“I’ve been thinking about retirement daily for two years,” Sciver-Brunt told the ICC in a press release issued on Saturday. “It used to be after every tour, I’d question what I was doing.
“But as it’s drawn closer, I’ve thought about it a bit more seriously and it does creep into your mind when you’re training, mainly because of the pressure other people put on you. You get all those comments and then you start to think, ‘Oh, am I slowing down? Should I stop? Am I embarrassing myself?’
“I’ve always said I would like to retire on top, where I’m still wanted, I’m still picked in the first XI, I’m not less than what I used to be. That’s how I’ve felt in the last six months, those things are starting to creep in where I can see somebody taking my role and doing it just as well. This is definitely the last World Cup and beyond this point, I’m fairly close to it all being along the same line, so it won’t be long.”
Sciver-Brunt came in for criticism during England’s semi-final defeat for berating younger team-mates for fielding errors. Sciver-Brunt claimed four wickets in five matches at the tournament, at an average of 30.75 and economy rate of 7.53. She leaked 19 runs in the final over of the group match against India, where her figures were 0 for 39 from three overs, and 18 off the final over as South Africa set a target of 165 on Friday, when she took 0 for 33 from four overs.
“Looking back on my career, I’d like to think I was Mrs. Consistent,” she said. “I’d like to be remembered as someone who was always at the top of my game and always contributing for my country, helping us in a winning cause and giving everything I had.

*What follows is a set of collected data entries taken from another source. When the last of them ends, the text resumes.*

**src/rtl/triangle_assembler.sv**
```systemverilog
// triangle_assembler: groups a vertex stream into triangles (v0, v1, v2, color)
// and buffers completed triangles in a first-word-fall-through FIFO.
// Optional statistics counters are enabled by defining TRI_ASSEMBLER_STATS_EN;
// without it tri_count and drop_count are tied to zero.
// Output handshake: a triangle transfers on any cycle where tri_valid && tri_ready;
// the head entry is held stable while tri_valid && !tri_ready. The input side has
// no backpressure, so vertices are sampled on every cycle in which active is high.
module triangle_assembler #(
  parameter int FIFO_DEPTH = 4
) (
  input  logic        clk,
  input  logic        rst,
  input  logic [47:0] vertex,
  input  logic [15:0] color,
  input  logic        new_triangle,
  input  logic        active,
  output logic        tri_valid,
  input  logic        tri_ready,
  output logic [47:0] tri_v0,
  output logic [47:0] tri_v1,
  output logic [47:0] tri_v2,
  output logic [15:0] tri_color,
  output logic        overflow,
  output logic        proto_err,
  output logic [15:0] tri_count,
  output logic [15:0] drop_count,
  output logic [1:0]  fsm_state
);

  localparam int AW = (FIFO_DEPTH > 1) ? $clog2(FIFO_DEPTH) : 1;
  localparam int CW = AW + 1;

  typedef enum logic [1:0] {SLOT0 = 2'd0, SLOT1 = 2'd1, SLOT2 = 2'd2} state_t;

  state_t        state_q, state_d;
  logic [47:0]   v0_q, v0_d, v1_q, v1_d;
  logic [15:0]   color_q, color_d;
  logic          proto_err_q, proto_err_d;
  logic          overflow_q, overflow_d;
  logic          push_req;
  logic [159:0]  push_entry;

  logic [159:0]  mem_q [FIFO_DEPTH];
  logic [AW-1:0] wr_ptr_q, wr_ptr_d, rd_ptr_q, rd_ptr_d;
  logic [CW-1:0] count_q, count_d;
  logic          empty, full, pop, push_ok, drop;
  logic [159:0]  head;

  // Assembly FSM: decides what the current vertex means and when a triangle completes
  always_comb begin
    state_d     = state_q;
    v0_d        = v0_q;
    v1_d        = v1_q;
    color_d     = color_q;
    proto_err_d = proto_err_q;
    push_req    = 1'b0;
    case (state_q)
      SLOT0: begin
        if (active && new_triangle) begin
          v0_d    = vertex;
          color_d = color;
          state_d = SLOT1;
        end
      end
      SLOT1, SLOT2: begin
        if (!active) begin
          proto_err_d = 1'b1;
          state_d     = SLOT0;
        end else if (new_triangle) begin
          // Abort the partial triangle and restart with this vertex as v0
          proto_err_d = 1'b1;
          v0_d        = vertex;
          color_d     = color;
          state_d     = SLOT1;
        end else if (state_q == SLOT1) begin
          v1_d    = vertex;
          state_d = SLOT2;
        end else begin
          push_req = 1'b1;
          state_d  = SLOT0;
        end
      end
      default: state_d = SLOT0;
    endcase
  end

  // v2 is never stored in the assembler; it goes straight into the FIFO entry
  assign push_entry = {v0_q, v1_q, vertex, color_q};

  // FIFO control: a push into a full FIFO still succeeds when a pop frees a slot
  always_comb begin
    empty      = (count_q == '0);
    full       = (count_q == CW'(FIFO_DEPTH));
    pop        = tri_ready && !empty;
    push_ok    = push_req && (!full || pop);
    drop       = push_req && full && !pop;
    wr_ptr_d   = push_ok ? wr_ptr_q + 1'b1 : wr_ptr_q;
    rd_ptr_d   = pop ? rd_ptr_q + 1'b1 : rd_ptr_q;
    count_d    = count_q;
    if (push_ok && !pop) count_d = count_q + 1'b1;
    else if (!push_ok && pop) count_d = count_q - 1'b1;
    overflow_d = overflow_q | drop;
  end

  // State, pointer and sticky-flag registers
  always_ff @(posedge clk) begin
    if (rst) begin
      state_q     <= SLOT0;
      v0_q        <= '0;
      v1_q        <= '0;
      color_q     <= '0;
      proto_err_q <= 1'b0;
      overflow_q  <= 1'b0;
      wr_ptr_q    <= '0;
      rd_ptr_q    <= '0;
      count_q     <= '0;
    end else begin
      state_q     <= state_d;
      v0_q        <= v0_d;
      v1_q        <= v1_d;
      color_q     <= color_d;
      proto_err_q <= proto_err_d;
      overflow_q  <= overflow_d;
      wr_ptr_q    <= wr_ptr_d;
      rd_ptr_q    <= rd_ptr_d;
      count_q     <= count_d;
    end
  end

  // FIFO storage; contents are meaningless while the occupancy says empty
  always_ff @(posedge clk) begin
    if (!rst && push_ok) mem_q[wr_ptr_q] <= push_entry;
  end

  assign head      = mem_q[rd_ptr_q];
  assign tri_valid = !empty;
  assign tri_v0    = tri_valid ? head[159:112] : '0;
  assign tri_v1    = tri_valid ? head[111:64]  : '0;
  assign tri_v2    = tri_valid ? head[63:16]   : '0;
  assign tri_color = tri_valid ? head[15:0]    : '0;
  assign overflow  = overflow_q;
  assign proto_err = proto_err_q;
  assign fsm_state = state_q;

`ifdef TRI_ASSEMBLER_STATS_EN
  logic [15:0] tri_count_q, tri_count_d, drop_count_q, drop_count_d;

  // Saturating statistics counters
  always_comb begin
    tri_count_d  = tri_count_q;
    drop_count_d = drop_count_q;
    if (push_ok && tri_count_q != 16'hFFFF) tri_count_d = tri_count_q + 16'd1;
    if (drop && drop_count_q != 16'hFFFF) drop_count_d = drop_count_q + 16'd1;
  end

  // Counter registers
  always_ff @(posedge clk) begin
    if (rst) begin
      tri_count_q  <= '0;
      drop_count_q <= '0;
    end else begin
      tri_count_q  <= tri_count_d;
      drop_count_q <= drop_count_d;
    end
  end

  assign tri_count  = tri_count_q;
  assign drop_count = drop_count_q;
`else
  assign tri_count  = '0;
  assign drop_count = '0;
`endif

endmodule

```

“The good thing is Nat can carry on my name, the legacy of Brunt will carry on, which is great. Having my name associated with hers is also great because she’s a bit of a legend in her own right now.”
Katherine told Sky Sports earlier this month that she planned to retire from cricket if England won the T20 World Cup but she would consider contesting the Ashes if they didn’t. And she has indicated that she is still coming to terms with the idea of not playing alongside Nat in England colours when that time does come.
“A lot of people say, ‘how does she put up with you?’ She has patience in abundance and empathy and she understands me and loves me for who I am,” Katherine said. “We just work really well together and complement each other, and there is never a day where we want to be apart.
“Coming into my retirement, she will be gone, but hopefully the ECB will take me along. I’ll be slinging in the nets to all of them.”